* [WORK TASK]
Look below for the line containing "sta,setup_tns,-210,ps"; from there through the line containing "final_layout,area delta synth->final,51.1,%", both lines included, please set down each line exactly and nothing else.

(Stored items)
>>>

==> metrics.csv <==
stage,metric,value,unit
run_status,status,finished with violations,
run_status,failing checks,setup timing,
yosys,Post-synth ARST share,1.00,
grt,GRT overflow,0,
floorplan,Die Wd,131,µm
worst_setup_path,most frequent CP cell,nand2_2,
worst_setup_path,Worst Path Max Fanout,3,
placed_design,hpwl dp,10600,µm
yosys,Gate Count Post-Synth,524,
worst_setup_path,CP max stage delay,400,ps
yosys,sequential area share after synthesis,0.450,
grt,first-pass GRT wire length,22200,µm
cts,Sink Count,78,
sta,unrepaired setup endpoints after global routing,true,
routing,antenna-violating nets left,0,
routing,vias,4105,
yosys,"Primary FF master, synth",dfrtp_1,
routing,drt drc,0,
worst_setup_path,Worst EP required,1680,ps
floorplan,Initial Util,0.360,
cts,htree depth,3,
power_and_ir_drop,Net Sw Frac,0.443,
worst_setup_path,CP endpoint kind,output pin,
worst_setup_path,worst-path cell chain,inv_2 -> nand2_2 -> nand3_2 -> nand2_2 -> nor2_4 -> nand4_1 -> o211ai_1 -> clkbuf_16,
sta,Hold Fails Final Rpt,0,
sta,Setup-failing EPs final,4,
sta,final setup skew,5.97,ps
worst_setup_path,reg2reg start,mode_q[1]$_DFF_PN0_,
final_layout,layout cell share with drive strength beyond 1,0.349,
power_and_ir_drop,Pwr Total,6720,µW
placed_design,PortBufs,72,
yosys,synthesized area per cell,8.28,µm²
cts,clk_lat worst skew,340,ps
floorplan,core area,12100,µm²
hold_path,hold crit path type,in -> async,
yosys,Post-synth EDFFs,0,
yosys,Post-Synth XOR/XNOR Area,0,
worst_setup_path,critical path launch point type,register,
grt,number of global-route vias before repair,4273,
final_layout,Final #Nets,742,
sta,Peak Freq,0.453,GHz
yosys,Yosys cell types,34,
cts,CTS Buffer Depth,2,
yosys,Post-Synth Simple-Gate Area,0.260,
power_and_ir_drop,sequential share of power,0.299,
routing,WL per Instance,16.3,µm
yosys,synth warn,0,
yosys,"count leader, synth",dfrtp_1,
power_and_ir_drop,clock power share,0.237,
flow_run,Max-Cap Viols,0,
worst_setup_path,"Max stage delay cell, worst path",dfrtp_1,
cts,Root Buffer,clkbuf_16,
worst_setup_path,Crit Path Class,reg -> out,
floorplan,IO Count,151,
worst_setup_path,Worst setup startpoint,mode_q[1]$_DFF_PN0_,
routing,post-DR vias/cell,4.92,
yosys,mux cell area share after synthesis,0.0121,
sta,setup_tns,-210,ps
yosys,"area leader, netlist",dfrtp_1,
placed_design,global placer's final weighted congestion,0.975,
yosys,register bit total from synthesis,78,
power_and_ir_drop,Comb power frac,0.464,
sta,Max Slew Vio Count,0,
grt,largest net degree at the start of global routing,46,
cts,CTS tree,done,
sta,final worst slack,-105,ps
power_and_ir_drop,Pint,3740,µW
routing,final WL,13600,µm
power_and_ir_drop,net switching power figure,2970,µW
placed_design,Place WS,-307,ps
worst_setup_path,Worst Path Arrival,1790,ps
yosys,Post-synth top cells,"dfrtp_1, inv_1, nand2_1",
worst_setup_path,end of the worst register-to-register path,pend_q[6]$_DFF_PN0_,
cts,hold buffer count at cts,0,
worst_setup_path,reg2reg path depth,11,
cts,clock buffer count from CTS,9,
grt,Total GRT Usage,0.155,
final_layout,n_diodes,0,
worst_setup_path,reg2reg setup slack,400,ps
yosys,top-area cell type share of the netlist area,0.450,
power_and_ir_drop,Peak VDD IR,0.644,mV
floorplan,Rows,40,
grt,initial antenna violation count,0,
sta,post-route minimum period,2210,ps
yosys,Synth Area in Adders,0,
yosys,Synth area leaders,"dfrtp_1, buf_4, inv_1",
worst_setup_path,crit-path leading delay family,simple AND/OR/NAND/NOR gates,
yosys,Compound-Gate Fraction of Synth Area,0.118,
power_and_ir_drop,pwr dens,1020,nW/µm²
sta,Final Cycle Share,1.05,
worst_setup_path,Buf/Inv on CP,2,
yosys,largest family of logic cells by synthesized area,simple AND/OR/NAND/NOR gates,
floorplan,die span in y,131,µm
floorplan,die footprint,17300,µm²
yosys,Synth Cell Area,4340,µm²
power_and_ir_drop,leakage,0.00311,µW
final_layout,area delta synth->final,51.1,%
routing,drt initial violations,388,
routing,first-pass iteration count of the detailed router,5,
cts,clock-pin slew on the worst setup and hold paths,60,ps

<<<
>>>

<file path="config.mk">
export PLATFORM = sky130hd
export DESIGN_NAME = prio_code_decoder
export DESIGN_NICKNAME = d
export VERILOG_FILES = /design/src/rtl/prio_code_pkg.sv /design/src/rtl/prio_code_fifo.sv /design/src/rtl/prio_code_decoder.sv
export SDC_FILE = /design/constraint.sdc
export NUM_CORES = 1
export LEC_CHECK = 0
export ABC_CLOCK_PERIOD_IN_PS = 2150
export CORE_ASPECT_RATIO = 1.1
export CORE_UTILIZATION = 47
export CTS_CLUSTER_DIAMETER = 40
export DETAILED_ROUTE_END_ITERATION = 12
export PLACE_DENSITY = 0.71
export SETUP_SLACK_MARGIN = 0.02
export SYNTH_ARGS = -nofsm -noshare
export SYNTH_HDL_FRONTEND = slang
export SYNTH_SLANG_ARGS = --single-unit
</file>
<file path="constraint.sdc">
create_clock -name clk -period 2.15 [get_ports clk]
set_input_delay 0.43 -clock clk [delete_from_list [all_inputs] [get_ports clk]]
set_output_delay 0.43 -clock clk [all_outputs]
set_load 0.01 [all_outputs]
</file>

<<<

* [EXPECTED OUTPUT]
sta,setup_tns,-210,ps
yosys,"area leader, netlist",dfrtp_1,
placed_design,global placer's final weighted congestion,0.975,
yosys,register bit total from synthesis,78,
power_and_ir_drop,Comb power frac,0.464,
sta,Max Slew Vio Count,0,
grt,largest net degree at the start of global routing,46,
cts,CTS tree,done,
sta,final worst slack,-105,ps
power_and_ir_drop,Pint,3740,µW
routing,final WL,13600,µm
power_and_ir_drop,net switching power figure,2970,µW
placed_design,Place WS,-307,ps
worst_setup_path,Worst Path Arrival,1790,ps
yosys,Post-synth top cells,"dfrtp_1, inv_1, nand2_1",
worst_setup_path,end of the worst register-to-register path,pend_q[6]$_DFF_PN0_,
cts,hold buffer count at cts,0,
worst_setup_path,reg2reg path depth,11,
cts,clock buffer count from CTS,9,
grt,Total GRT Usage,0.155,
final_layout,n_diodes,0,
worst_setup_path,reg2reg setup slack,400,ps
yosys,top-area cell type share of the netlist area,0.450,
power_and_ir_drop,Peak VDD IR,0.644,mV
floorplan,Rows,40,
grt,initial antenna violation count,0,
sta,post-route minimum period,2210,ps
yosys,Synth Area in Adders,0,
yosys,Synth area leaders,"dfrtp_1, buf_4, inv_1",
worst_setup_path,crit-path leading delay family,simple AND/OR/NAND/NOR gates,
yosys,Compound-Gate Fraction of Synth Area,0.118,
power_and_ir_drop,pwr dens,1020,nW/µm²
sta,Final Cycle Share,1.05,
worst_setup_path,Buf/Inv on CP,2,
yosys,largest family of logic cells by synthesized area,simple AND/OR/NAND/NOR gates,
floorplan,die span in y,131,µm
floorplan,die footprint,17300,µm²
yosys,Synth Cell Area,4340,µm²
power_and_ir_drop,leakage,0.00311,µW
final_layout,area delta synth->final,51.1,%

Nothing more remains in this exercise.